ミクロネーションからもウクライナ支援切手

今年(2022年)3月以降、ウクライナとの連帯・支援を謳う切手が各国から発行されていますが、発行するのは何も実在する国家だけではありません。どこからも国家承認を受けていない小規模な自称国家、いわゆるミクロネーションの中にもウクライナを支援する切手を発行しています。当然これらはいかなる独立国・自治地域の郵便にも使える代物ではなく、そういうのは郵趣の世界でシンデレラ切手などと呼ばれます。違法切手(illegal stamps)と違うのは、実在する国家の名前が書かれていないので、明らかに真正の切手ではないとわかるという点です。違法切手は完全に詐欺のための存在でしかありませんがシンデレラ切手にはまだ可愛げというか、お遊び要素があります。

これはミクロネーション『ミクロネーション連邦』(略称:FM)を構成するムソグラード(Musograd)が発行した切手です。よくあるミクロネーションだと一応は領土があるのですが(自宅の敷地内など)、FMに関しては実在の領土すらなく、完全に架空の存在のようです。架空ですが国家の設定(地図や国土面積、首都、宗教比率、言語比率など)や歴史は存在し、国家に言及する最も古い記録は13世紀なんだそうです。

さてFMでは独自の切手を発行しています。これは切手のような目打のあるシールの印刷を営んでいる企業『yourstamps』によるものです。同社はドイツのベルリンにあり、ムソグラード名義の切手を注文するとここから送られてきます。

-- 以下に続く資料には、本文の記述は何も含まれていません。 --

`src/sdramPkg.sv`:
```
package sdramPkg;

	// ====================
	// command pins, packed as {cs, ras, cas, we}
	typedef enum logic [3:0] {
		cmdInhibit   = 4'b1111, // cs high, device deselected
		cmdNop       = 4'b0111, // selected, no operation
		cmdActive    = 4'b0011, // open a row in one bank
		cmdRead      = 4'b0101, // column read, burst start
		cmdWrite     = 4'b0100, // column write, burst start
		cmdPrecharge = 4'b0010, // close row, a10 high means all banks
		cmdAutoRef   = 4'b0001, // cbr refresh
		cmdLoadMode  = 4'b0000  // mode register from addr
	} sdramCmd_t;

	// everything one engine drives onto the pins, data excluded
	typedef struct packed {
		sdramCmd_t   cmd;
		logic [1:0]  ba;   // bank select
		logic [12:0] addr; // row on activate, column on rd/wr
	} sdramBus_t;

	// ====================
	// user side types
	typedef logic [15:0] sysAddr_t;   // [14:13] bank, [12:0] row, bit 15 spare
	typedef logic [31:0] data_t;      // one dq word
	typedef logic [12:0] fifoLevel_t; // fill count of the external FIFOs

	// row span of one transfer
	typedef struct packed {
		sysAddr_t first; // first row moved
		sysAddr_t last;  // end row, not moved
	} addrRange_t;

	// ====================
	// device constants
	// mode word:
	//   [2:0] 111 full page burst
	//   [3]   0 sequential
	//   [6:4] 011 cas latency 3
	//   [9]   0 burst applies to writes too
	localparam logic [12:0] ModeRegValue = 13'h037;

	localparam int unsigned CasLatency       = 3;  // must match ModeRegValue[6:4]
	localparam int unsigned PostRowRefreshes = 3;  // refreshes after every row
	localparam int unsigned RefreshGap       = 11; // idle cycles after refresh or precharge

	// bus value while nothing is selected
	localparam sdramBus_t InhibitBus = '{cmd: cmdInhibit, ba: 2'b00, addr: 13'd0};

endpackage

```
`src/refreshTimer.sv`:
```
`timescale 1ns/1ps

module refreshTimer #(
	parameter int unsigned RefreshInterval = 781 // cycles between refresh requests
) (
	input  logic sys_clk,
	input  logic nRST,
	input  logic enable, // device ready
	input  logic refAck, // one-cycle pulse from the engine
	output logic refReq
);

	localparam int unsigned CntW = $clog2(RefreshInterval + 1);

	logic [CntW-1:0] count;

	// ====================
	// interval count, request held until acknowledged
	always_ff @(posedge sys_clk or negedge nRST)
	begin
		if (!nRST)
		begin
			count  <= '0;
			refReq <= 1'b0;
		end
		else if (!enable || refAck)
		begin
			count  <= '0; // restart interval
			refReq <= 1'b0;
		end
		else if (count == CntW'(RefreshInterval - 1))
			refReq <= 1'b1; // count parks here while pending
		else
			count <= count + 1'b1;
	end

endmodule

```
`src/sdramWriter.sv`:
```
`timescale 1ns/1ps

module sdramWriter import sdramPkg::*; #(
	parameter int unsigned PageWords       = 1024,
	parameter int unsigned RefreshInterval = 781,
	parameter int unsigned EmptyLevel      = 1200 // upstream words needed per row
) (
	input  logic       sys_clk,
	input  logic       nRST,
	input  logic       initDone,
	input  logic       start,
	input  addrRange_t range,
	input  data_t      preFifoData, // show-ahead head word
	input  fifoLevel_t preFifoLevel,
	output logic       preFifoRdEn,
	output sdramBus_t  wrBus,
	output data_t      wrData,
	output logic       busy
);

	typedef enum logic [3:0] {
		idle     = 4'b0001,
		waitData = 4'b0010,
		burst    = 4'b0100,
		refresh  = 4'b1000
	} wrState_t;

	// ====================
	// burst counter marks
	localparam int unsigned RdEnAt   = 2;                      // pop starts
	localparam int unsigned WriteAt  = 3;                      // write cmd, word 0 latched
	localparam int unsigned LastWord = PageWords + 2;          // last word latched
	localparam int unsigned PrechAt  = PageWords + 3;
	localparam int unsigned RowEnd   = PrechAt + RefreshGap;   // row index steps
	localparam int unsigned CntW     = $clog2(RowEnd + 1);

	wrState_t        state;
	logic [CntW-1:0] cnt;
	logic [3:0]      gapCnt;  // refresh spacing
	logic [1:0]      refLeft; // refreshes still owed
	sysAddr_t        rowIdx;
	logic            refReq;
	logic            refAck;
	logic            latchWord;

	refreshTimer #(.RefreshInterval(RefreshInterval)) refTimer (
		.sys_clk(sys_clk),
		.nRST   (nRST),
		.enable (initDone),
		.refAck (refAck),
		.refReq (refReq)
	);

	// word popped this cycle goes out with the next bus cycle
	assign latchWord = (state == burst) && (cnt >= WriteAt) && (cnt <= LastWord);

	always_ff @(posedge sys_clk)
	begin
		if (latchWord)
			wrData <= preFifoData;
	end

	always_ff @(posedge sys_clk or negedge nRST)
	begin
		if (!nRST)
		begin
			state       <= idle;
			cnt         <= '0;
			gapCnt      <= '0;
			refLeft     <= '0;
			rowIdx      <= '0;
			refAck      <= 1'b0;
			preFifoRdEn <= 1'b0;
			wrBus       <= InhibitBus;
			busy        <= 1'b0;
		end
		else
		begin
			wrBus.cmd <= cmdNop; // default gap cycle
			refAck    <= 1'b0;
			case (state)
				idle:
				begin
					if (refReq)
					begin
						refAck  <= 1'b1; // timer restarts
						refLeft <= 2'd1;
						state   <= refresh;
					end
					else if (!start || !initDone)
					begin
						rowIdx <= range.first; // arm next transfer
						busy   <= 1'b0;
					end
					else if (rowIdx < range.last)
					begin
						busy  <= 1'b1;
						state <= waitData;
					end
					else
						busy <= 1'b0; // range done, start still high
				end
				waitData:
				begin
					if (refReq)
					begin
						refAck  <= 1'b1;
						refLeft <= 2'd1;
						state   <= refresh;
					end
					else if (preFifoLevel >= EmptyLevel)
						state <= burst; // a full page is buffered
				end
				burst:
				begin
					cnt <= cnt + 1'b1;
					if (cnt == 0)
						wrBus <= '{cmd: cmdActive, ba: rowIdx[14:13], addr: rowIdx[12:0]};
					else if (cnt == WriteAt)
						wrBus <= '{cmd: cmdWrite, ba: rowIdx[14:13], addr: 13'd0}; // col 0
					else if (cnt == PrechAt)
						wrBus <= '{cmd: cmdPrecharge, ba: rowIdx[14:13], addr: 13'd0}; // ends burst
					if (cnt == RdEnAt)
						preFifoRdEn <= 1'b1;
					else if (cnt == LastWord)
						preFifoRdEn <= 1'b0; // exactly PageWords pops
					if (cnt == RowEnd)
					begin
						cnt     <= '0;
						rowIdx  <= rowIdx + 1'b1;
						refLeft <= 2'(PostRowRefreshes);
						state   <= refresh;
					end
				end
				default: // refresh
				begin
					if (gapCnt == 4'd0)
					begin
						wrBus.cmd <= cmdAutoRef;
						gapCnt    <= gapCnt + 1'b1;
					end
					else if (gapCnt == 4'(RefreshGap))
					begin
						gapCnt  <= '0;
						refLeft <= refLeft - 1'b1;
						if (refLeft == 2'd1)
							state <= idle; // idle decides the next row
					end
					else
						gapCnt <= gapCnt + 1'b1;
				end
			endcase
		end
	end

endmodule

```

ちなみに、印刷に使っているのは京セラやミノルタ製の印刷機なんだそうです。

yourstamps
http://www.yourstamps.eu/

前置きが長くなりましたがご覧いただきましょう、ムソグラードはまず昨年(2021年)4月17日にウクライナを支援する切手を発行しました。

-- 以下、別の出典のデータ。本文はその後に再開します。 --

[src/sdramPkg.sv]
package sdramPkg;

	// ====================
	// command pins, packed as {cs, ras, cas, we}
	typedef enum logic [3:0] {
		cmdInhibit   = 4'b1111, // cs high, device deselected
		cmdNop       = 4'b0111, // selected, no operation
		cmdActive    = 4'b0011, // open a row in one bank
		cmdRead      = 4'b0101, // column read, burst start
		cmdWrite     = 4'b0100, // column write, burst start
		cmdPrecharge = 4'b0010, // close row, a10 high means all banks
		cmdAutoRef   = 4'b0001, // cbr refresh
		cmdLoadMode  = 4'b0000  // mode register from addr
	} sdramCmd_t;

	// everything one engine drives onto the pins, data excluded
	typedef struct packed {
		sdramCmd_t   cmd;
		logic [1:0]  ba;   // bank select
		logic [12:0] addr; // row on activate, column on rd/wr
	} sdramBus_t;

	// ====================
	// user side types
	typedef logic [15:0] sysAddr_t;   // [14:13] bank, [12:0] row, bit 15 spare
	typedef logic [31:0] data_t;      // one dq word
	typedef logic [12:0] fifoLevel_t; // fill count of the external FIFOs

	// row span of one transfer
	typedef struct packed {
		sysAddr_t first; // first row moved
		sysAddr_t last;  // end row, not moved
	} addrRange_t;

	// ====================
	// device constants
	// mode word:
	//   [2:0] 111 full page burst
	//   [3]   0 sequential
	//   [6:4] 011 cas latency 3
	//   [9]   0 burst applies to writes too
	localparam logic [12:0] ModeRegValue = 13'h037;

	localparam int unsigned CasLatency       = 3;  // must match ModeRegValue[6:4]
	localparam int unsigned PostRowRefreshes = 3;  // refreshes after every row
	localparam int unsigned RefreshGap       = 11; // idle cycles after refresh or precharge

	// bus value while nothing is selected
	localparam sdramBus_t InhibitBus = '{cmd: cmdInhibit, ba: 2'b00, addr: 13'd0};

endpackage

[src/refreshTimer.sv]
`timescale 1ns/1ps

module refreshTimer #(
	parameter int unsigned RefreshInterval = 781 // cycles between refresh requests
) (
	input  logic sys_clk,
	input  logic nRST,
	input  logic enable, // device ready
	input  logic refAck, // one-cycle pulse from the engine
	output logic refReq
);

	localparam int unsigned CntW = $clog2(RefreshInterval + 1);

	logic [CntW-1:0] count;

	// ====================
	// interval count, request held until acknowledged
	always_ff @(posedge sys_clk or negedge nRST)
	begin
		if (!nRST)
		begin
			count  <= '0;
			refReq <= 1'b0;
		end
		else if (!enable || refAck)
		begin
			count  <= '0; // restart interval
			refReq <= 1'b0;
		end
		else if (count == CntW'(RefreshInterval - 1))
			refReq <= 1'b1; // count parks here while pending
		else
			count <= count + 1'b1;
	end

endmodule

[src/sdramReader.sv]
`timescale 1ns/1ps

module sdramReader import sdramPkg::*; #(
	parameter int unsigned PageWords       = 1024,
	parameter int unsigned RefreshInterval = 781,
	parameter int unsigned FullLevel       = 3000 // downstream room limit per row
) (
	input  logic       sys_clk,
	input  logic       nRST,
	input  logic       initDone,
	input  logic       start,
	input  addrRange_t range,
	input  data_t      rdData, // dq pins
	input  fifoLevel_t postFifoLevel,
	output data_t      postFifoData,
	output logic       postFifoWrEn,
	output sdramBus_t  rdBus,
	output logic       busy
);

	typedef enum logic [3:0] {
		idle     = 4'b0001,
		waitData = 4'b0010,
		burst    = 4'b0100,
		refresh  = 4'b1000
	} rdState_t;

	// ====================
	// burst counter marks
	localparam int unsigned ReadAt    = 3;                     // read cmd, col 0
	localparam int unsigned DelayAt   = 4;                     // cnt parks for cas latency
	localparam int unsigned FirstWord = 5;
	localparam int unsigned PrechAt   = PageWords + 1;         // PageWords after read cmd
	localparam int unsigned LastWord  = PageWords + 4;
	localparam int unsigned RowEnd    = PrechAt + RefreshGap;
	localparam int unsigned CntW      = $clog2(RowEnd + 1);

	rdState_t        state;
	logic [CntW-1:0] cnt;
	logic [1:0]      dly;      // cas latency wait
	logic [3:0]      gapCnt;
	logic [1:0]      refLeft;
	logic            fromIdle; // refresh return target
	sysAddr_t        rowIdx;
	logic            refReq;
	logic            refAck;
	logic            inWindow;

	refreshTimer #(.RefreshInterval(RefreshInterval)) refTimer (
		.sys_clk(sys_clk),
		.nRST   (nRST),
		.enable (initDone),
		.refAck (refAck),
		.refReq (refReq)
	);

	// dq carries valid read data in these cycles
	assign inWindow = (state == burst) && (cnt >= FirstWord) && (cnt <= LastWord);

	always_ff @(posedge sys_clk)
	begin
		if (inWindow)
			postFifoData <= rdData;
	end

	always_ff @(posedge sys_clk or negedge nRST)
	begin
		if (!nRST)
		begin
			state        <= idle;
			cnt          <= '0;
			dly          <= '0;
			gapCnt       <= '0;
			refLeft      <= '0;
			fromIdle     <= 1'b0;
			rowIdx       <= '0;
			refAck       <= 1'b0;
			postFifoWrEn <= 1'b0;
			rdBus        <= InhibitBus;
			busy         <= 1'b0;
		end
		else
		begin
			rdBus.cmd    <= cmdNop;
			refAck       <= 1'b0;
			postFifoWrEn <= inWindow; // aligned with postFifoData
			case (state)
				idle:
				begin
					if (refReq)
					begin
						refAck   <= 1'b1;
						refLeft  <= 2'd1;
						fromIdle <= 1'b1;
						state    <= refresh;
					end
					else if (!start || !initDone)
					begin
						rowIdx <= range.first;
						busy   <= 1'b0;
					end
					else if (rowIdx != range.last)
					begin
						busy  <= 1'b1;
						state <= waitData;
					end
					else
						busy <= 1'b0;
				end
				waitData:
				begin
					if (refReq)
					begin
						refAck   <= 1'b1;
						refLeft  <= 2'd1;
						fromIdle <= 1'b0;
						state    <= refresh;
					end
					else if (rowIdx == range.last)
					begin
						busy  <= 1'b0; // range finished
						state <= idle;
					end
					else if (postFifoLevel <= FullLevel)
						state <= burst;
				end
				burst:
				begin
					if (cnt == DelayAt && dly != 2'(CasLatency - 1))
						dly <= dly + 1'b1;
					else
					begin
						dly <= '0;
						cnt <= cnt + 1'b1;
					end
					if (cnt == 0)
						rdBus <= '{cmd: cmdActive, ba: rowIdx[14:13], addr: rowIdx[12:0]};
					else if (cnt == ReadAt)
						rdBus <= '{cmd: cmdRead, ba: rowIdx[14:13], addr: 13'd0};
					else if (cnt == PrechAt)
						rdBus <= '{cmd: cmdPrecharge, ba: rowIdx[14:13], addr: 13'd0}; // stops burst
					if (cnt == RowEnd)
					begin
						cnt      <= '0;
						rowIdx   <= rowIdx + 1'b1;
						refLeft  <= 2'(PostRowRefreshes);
						fromIdle <= 1'b0;
						state    <= refresh;
					end
				end
				default: // refresh
				begin
					if (gapCnt == 4'd0)
					begin
						rdBus.cmd <= cmdAutoRef;
						gapCnt    <= gapCnt + 1'b1;
					end
					else if (gapCnt == 4'(RefreshGap))
					begin
						gapCnt  <= '0;
						refLeft <= refLeft - 1'b1;
						if (refLeft == 2'd1)
							state <= fromIdle ? idle : waitData;
					end
					else
						gapCnt <= gapCnt + 1'b1;
				end
			endcase
		end
	end

endmodule

[config.mk]
export PLATFORM = sky130hd
export DESIGN_NAME = sdramReader
export DESIGN_NICKNAME = d
export VERILOG_FILES = /design/src/sdramPkg.sv /design/src/refreshTimer.sv /design/src/sdramReader.sv
export SDC_FILE = /design/constraint.sdc
export NUM_CORES = 1
export LEC_CHECK = 0
export BUFFER_PORTS_ARGS = -buffer_cell sky130_fd_sc_hd__buf_4
export CORE_ASPECT_RATIO = 2
export CORE_MARGIN = 10
export CORE_UTILIZATION = 45
export DETAILED_ROUTE_END_ITERATION = 16
export PLACE_DENSITY_LB_ADDON = 0.25
export SLEW_MARGIN = 20
export SYNTH_ARGS = -nofsm -noshare
export SYNTH_HDL_FRONTEND = slang
export SYNTH_SLANG_ARGS = --single-unit
[constraint.sdc]
create_clock -name sys_clk -period 3 [get_ports sys_clk]
set_input_delay 0.6 -clock sys_clk [delete_from_list [all_inputs] [get_ports sys_clk]]
set_output_delay 0.6 -clock sys_clk [all_outputs]
set_load 0.005 [all_outputs]
==> flow_summary_export.csv, run 1 <==
group,metric,value,unit
layout,layout-drive-gt1-share,0.297,
timing,rsz0062_at_grt,"no",
floorplanning,row_count,54,
floorplanning,die_y,168,um
timing,fin_crit_sh,0.834,
cts,clock-sinks,105,
routing,viasPerCell,5.49,
power,p_seq_frac,0.433,
layout,fin_cells,726,
layout,antennaDiodeCount,0,
cts,numCtsBuffers,9,
critical_path,cp_slowest_cell,"dfrtp_1",
floorplanning,coreArea,10800,um2
timing,max_freq,0.399,GHz
floorplanning,die_x,93.9,um
power,p_clk_frac,0.211,
logic_synthesis,synth-warning-count,0,
placement,dp_cells,710,
critical_path,path_depth,8,
logic_synthesis,synth_edf_count,32,
cts,cts_buffer_depth,2,
timing,finClkSkew,0.00667,ns
timing,finalSetupViolCount,0,
logic_synthesis,synth_nets,542,
power,power_switching,1.84,mW
floorplanning,die-area,15800,um2
routing,wl,12.6,mm
grt,grtUsageTotal,0.158,
logic_synthesis,synth_cell_types,59,
cts,clk_pin_slew,0.07,ns
placement,dp_hpwl,9.74,mm
logic_synthesis,yosysSeqAreaShare,0.568,
grt,grt_pass1_vias,4057,
cts,htreeDepth,3,
layout,area_delta_synth_final,28.6,%
cts,cts_tree,"done",
cts,ctsHoldBuffers,0,
floorplanning,initial_core_util,0.455,
routing,ant_nets,0,
critical_path,crit_path_cell_trace,"inv_1 -> ha_1 -> and4_1 -> nand3_1 -> a222oi_1 -> a21bo_2 -> a21oi_4 -> mux2_2",
timing,setup_tns,0,ns
grt,grt_pass1_wl,20.2,mm
logic_synthesis,syn-cell-area,4920,um2
grt,grt_max_degree,74,
logic_synthesis,ys.flop_type,"dfrtp_1",
logic_synthesis,synth-seq-cells,105,
cts,clk_latency,0.34,ns
cts,cts_resized,0,
routing,wire_per_inst,17.4,um
power,peakVddDrop,0.450,mV
grt,grt_antenna_before_repair,0,
timing,maxSlewHeadroom,0.380,
floorplanning,io_pins,134,
power,leakage,2.72,nW
layout,fillers,946,
timing,hold_violations,0,
power,comb_power_share,0.356,
cts,post_cts_buffers,0,
grt,overflow,0,
critical_path,r2r_slack,0.50,ns
layout,fin_nets,672,
routing,drt-initial-drc-count,185,
placement,gp_congestion,0.910,
critical_path,critical_path.max_fanout,7,
critical_path,crit_family,"compound AO/OA/AOI/OAI gates",
critical_path,worst-path-buf-inv,1,
placement,port_buffers,133,
critical_path,end_kind,"flip-flop",
critical_path,setup.worst_path.start_class,"flip-flop",
logic_synthesis,avgSynthCellArea,10.9,um2
power,power_density,818,nW/um2
logic_synthesis,synth-async-reset-ratio,0.695,
critical_path,max_stage_delay,0.45,ns
routing,firstDrtPassIters,4,
critical_path,required,3.23,ns
timing,slew_violations,0,
critical_path,crit_arrival,2.73,ns
power,p_sw_frac,0.357,
timing,period_needed,2.50,ns
routing,post-route-drc-count,0,
job,cap_violations,0,
critical_path,r2r_cells,8,
cts,cts-root-buf,"clkbuf_16",
min_path,hold_path.class,"input pin to async pin",
power,p_int,3.33,mW
critical_path,path_class,"flip-flop to flip-flop",
timing,tightestPinTransition,0.929,ns
run_status,outcome,"completed",
logic_synthesis,netlist_instances,451,
routing,vias,3984,
per-stage QoR:
step           setup slack, ns  area, um2  hold slack, ns  utilization  power [mW]
2_1_floorplan            0.419       4920           0.304            -        3.45
3_3_place_gp             0.672       6040           0.467        0.559        4.03
3_5_place_dp             0.587       6040           0.486        0.559        4.10
4_1_cts                  0.495       6320           0.416        0.585        5.22
5_1_grt                  0.337       6320           0.415        0.585        5.51
6_report                 0.497       6320           0.382        0.585        5.17
state kept, by name, summed over array words and instances (netlist names):
register         cells
busy                 1
cnt                 11
dly                  2
fromIdle             1
gapCnt               4
postFifoData        32
postFifoWrEn         1
rdBus               19
refAck               1
refLeft              2
refTimer.count      10
refTimer.refReq      1
rowIdx              16
state                4
area by class of cell:
class / count / area (um2) / area share
flip-flops and latches: 105 / 2790 / 0.442
multi-input cells: 312 / 1980 / 0.313
repair buffers: 139 / 1040 / 0.165
clock buffers: 10 / 239 / 0.0378
well taps: 140 / 175 / 0.0277
inverters: 14 / 52.6 / 0.00831
clock inverters: 6 / 41.3 / 0.00653
placed cells by master, fill, tap and decap left out, drive strengths merged, types with 2 or more instances in the layout:
cell type,instances
buf,139
dfrtp,68
nor2,45
nand2,41
edfxtp,32
a21oi,29
o21ai,26
xnor2,22
nand3,19
a22o,15
inv,15
nand4,11
ha,10
clkbuf,10
nor3,8
o22ai,7
or3,6
xor2,6
and3,6
a2bb2oi,6
a31oi,6
mux2,5
dfstp,5
nand2b,4
and2,3
nor2b,3
o31ai,3
mux2i,3
o22a,3
nor4b,3
clkinv,3
and3b,2
nand3b,2
and4,2
a211oi,2
clkinvlp,2
nor4,2
power by group through the flow:
stage | Sequential, mW | Clock [mW] | Combinational [mW]
final | 2.24 | 1.09 | 1.84
after global placement | 2.24 | 0 | 1.79
after global routing | 2.29 | 1.18 | 2.04
after CTS | 2.23 | 1.13 | 1.86
after detailed placement | 2.26 | 0 | 1.84
after floorplan | 2.09 | 0 | 1.36
worst register-to-register path: cells and delay by family (launching register included):
kind,cells,cell delay (ns)
AOI/OAI and AO/OA,3,0.85
DFF,1,0.45
and+or+nand+nor,2,0.40
muxes,1,0.35
adders and majority gates,1,0.21
buffers and inverters,1,0.12
per-layer routing:
layer	routed length [um]	track usage	up-vias	part of all wire
li1	-	-	1887	-
met1	4950	0.174	1904	0.39
met2	6330	0.263	166	0.50
met3	980	0.0548	27	0.078
met4	361	0.0771	0	0.029
met5	0	0	-	0
cell families after synthesis:
kind of cell / share of synthesized area
mux: 0.0176
other cells: 0.000762
fa+ha+maj: 0.0254
compound gates: 0.148
simple gates: 0.161
buf+inv: 0.0300
xor+xnor: 0.0499
flops: 0.568
cell usage after synthesis (7+ instances only):
cell type / count / area [um2]
dfrtp_1: 68 / 1700
nor2_1: 44 / 165
nand2_1: 40 / 150
edfxtp_1: 32 / 961
a21oi_1: 28 / 140
xnor2_1: 22 / 193
o21ai_0: 20 / 100
nand3_1: 18 / 90.1
a22o_1: 15 / 131
inv_1: 14 / 52.6
clkbuf_1: 11 / 41.3
nand4_1: 11 / 68.8
ha_1: 10 / 125
nor3_1: 8 / 40.0
o22ai_1: 7 / 43.8
final timing paths:
path / from / to
max: cnt[0] / state[1]
min: nRST / rdBus[7]
max reg2reg: cnt[0] / state[1]
min reg2reg: rdBus[13] / rdBus[13]
max in group asynchronous: nRST / cnt[0]
min in group sys_clk: rdData[0] / postFifoData[0]
(Power assumes the default switching activity.)
==> run 2: changes to the inputs <==
==> constraint.sdc (replaced) <==
create_clock -name sys_clk -period 2.1 [get_ports sys_clk]
set_input_delay 0.42 -clock sys_clk [delete_from_list [all_inputs] [get_ports sys_clk]]
set_output_delay 0.42 -clock sys_clk [all_outputs]
set_load 0.005 [all_outputs]
==> flow_summary_export.csv, run 2 (synthesized netlist as in run 1, its figures left out) <==
group,metric,value,unit
critical_path,critical_path.max_fanout,5,
power,leakage,3.03,nW
placement,place_area,6480,um2
routing,vias,4223,
routing,ant_nets,0,
critical_path,r2r_cells,7,
power,peakVddDrop,0.809,mV
layout,antennaDiodeCount,0,
layout,fillers,874,
timing,finalSetupViolCount,2,
floorplanning,initial_core_util,0.455,
min_path,hold_path.class,"input pin to async pin",
critical_path,r2r_slack,-0.09,ns
layout,final_cell_mix,"buf_4, dfrtp_1, nor2_1",
critical_path,crit_arrival,2.42,ns
grt,grt_antenna_before_repair,0,
layout,final_common_cell,"buf_4",
cts,cts_tree,"done",
routing,wl,14.3,mm
timing,tightestPinTransition,0.713,ns
critical_path,required,2.33,ns
critical_path,max_stage_delay,0.46,ns
floorplanning,io_pins,134,
floorplanning,coreArea,10800,um2
layout,regArea,2800,um2
routing,post-route-drc-count,0,
timing,period_needed,2.19,ns
grt,grt_pass1_vias,4454,
grt,overflow,0,
critical_path,reg2reg_from,"state[1]",
critical_path,crit_path_start,"state[1]",
run_status,outcome,"complete, but fails checks",
critical_path,setup.worst_path.start_class,"flip-flop",
timing,max_freq,0.457,GHz
grt,grt_pass1_wl,22.3,mm
routing,viasPerCell,5.42,
layout,largest_reg_flops,32,
critical_path,path_class,"flip-flop to flip-flop",
layout,area_delta_synth_final,40.0,%
floorplanning,die_y,168,um
cts,numCtsBuffers,9,
critical_path,r2r_end,"state[1]",
grt,grtUsageTotal,0.178,
placement,gp_congestion,0.879,
grt,grt_max_degree,43,
power,power_density,1200,nW/um2
routing,wl_met1,5.07,mm
layout,final_area,6890,um2
cts,htreeDepth,3,
timing,rsz0062_at_grt,"yes",
layout,layout-drive-gt1-share,0.377,
cts,cts_buffer_depth,2,
floorplanning,row_count,54,
timing,setup_ws,-0.0897,ns
floorplanning,die-area,15800,um2
timing,slew_violations,0,
layout,regMostFlops,"postFifoData",
layout,multi_input_area,2100,um2
cts,ctsHoldBuffers,0,
job,cap_violations,0,
floorplanning,die_x,93.9,um
layout,largestRegisters,"postFifoData x32, rdBus x19, rowIdx x16",
routing,highest_layer,"met4",
layout,fin_nets,725,
run_status,violations,"setup timing",
cts,clock-sinks,105,
critical_path,cp_slowest_cell,"dfrtp_1",
cts,clk_latency,0.35,ns
timing,hold_violations,0,
timing,fin_crit_sh,1.04,
timing,finClkSkew,0.00897,ns
routing,wire_per_inst,18.3,um
routing,route.met3.wl,1.03,mm
critical_path,crit_path_cell_trace,"buf_4 -> o21ai_0 -> o211ai_1 -> a222oi_1 -> a21bo_2 -> a21oi_4 -> mux2_4",
placement,port_buffers,133,
cts,clk_pin_slew,0.07,ns
critical_path,end_kind,"flip-flop",
routing,firstDrtPassIters,4,
timing,maxSlewHeadroom,0.520,
layout,post-route-util,0.637,
routing,drt-initial-drc-count,238,
cts,cts-root-buf,"clkbuf_16",
placement,dp_hpwl,11.2,mm
routing,met2_length,7.72,mm
==> run 2: cell count changes in the layout (fill, tap and decap cells not counted), sizes merged <==
cell	previous run	this run
buf	139	191
clkbuf	10	9
clkinvlp	2	0
inv	15	18
nor2	45	46
==> run 2: final cells by class <==
cell class | count | share of cell area
Clock inverter | 7 | 0.00872
Timing Repair Buffer | 191 | 0.214
Multi-Input combinational cell | 313 | 0.305
Clock buffer | 9 | 0.0327
Sequential cell | 105 | 0.406
Tap cell | 140 | 0.0254
Inverter | 14 | 0.00763
==> run 2: worst max-delay path by stage <==
stage | endpoint | cells after the start
2_1_floorplan | postFifoData[0] | 6
3_5_place_dp | state[1] | 8
5_1_grt | state[3] | 7
4_1_cts | rowIdx[14] | 6
6_report | state[1] | 7
3_3_place_gp | state[3] | 8
==> run 2: repair_timing <==
item,in CTS,in global routing
pin swaps,1,5
buffers inserted,0,5
gates cloned,1,0
gates resized for setup,3,12
setup endpoints to repair,40,65
hold endpoints to repair,0,0
==> run 2: worst max-delay path, delay by kind of cell (launching register included) <==
family / cells / cell delay, ns
AO/OA/AOI/OAI: 5 / 1.13
flip-flops: 1 / 0.46
multiplexers: 1 / 0.32
buffers and inverters: 1 / 0.17
==> run 2: through the flow <==
step	hold slack, ns	std cells	power, mW	TNS, ns	setup slack (ns)
floorplan	0.124	451	5.00	-0.336	-0.0100
global placement	0.390	757	6.30	-2.16	-0.215
detailed placement	0.393	757	6.43	-2.88	-0.160
finish	0.00126	779	8.23	-0.178	-0.0897
global route	0.0274	779	8.77	-0.571	-0.181
CTS	0.0173	774	8.09	-0.311	-0.0761
==> run 2: where the power goes <==
group / internal, mW / switching [mW] / total (mW) / leakage [nW]
Sequential: 2.62 / 0.430 / 3.05 / 1.21
Combinational: 1.84 / 1.74 / 3.58 / 1.68
Clock: 0.827 / 0.779 / 1.61 / 0.143
==> run 2: per-layer routing <==
layer / vias to the layer above / track usage
met2: 156 / 0.322
met3: 29 / 0.0521
met5: - / 0
li1: 1999 / -
met1: 2039 / 0.180
met4: 0 / 0.0824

2022年2月21日には2021年発行の切手をマイナーチェンジした寄附金付き切手を発行しており、これはレジスタンス支援財団『Blue / Yellow for Ukraine』に寄附されます。この団体は通常の国家によるウクライナ支援切手でも寄附先に指定されていることがあります。ちなみに、これは加刷切手ではありません。中央最下部の発行年を見ると2021年から2022年に変更されているので、2021年発行の切手に加刷したわけではありません。発行の3日後、ロシアがウクライナに対する特別軍事作戦の開始を宣言し、ウクライナ戦争が開始されました。なので『我々には先見の明がある』と自画自賛しています。

同年4月13日には別のウクライナ支援切手を発行しています。これもまた『Blue / Yellow for Ukraine』と、ウクライナ北東部ポルタヴァにある小児科病院を支援するプロジェクト『LEPO』(Leinfelden-Echterdingen-POltawa)に寄附されるそうです。

Poltawa in der Ukraine
https://www.leinfelden-echterdingen.de/Startseite/Stadt/Poltawa.html

売上の一部がウクライナ支援に使われるのでまあいいかという感じですが、そこまでのめり込んで集めるようなものかといえば、個人によって感覚は異なるでしょう。話の種としてご紹介しました。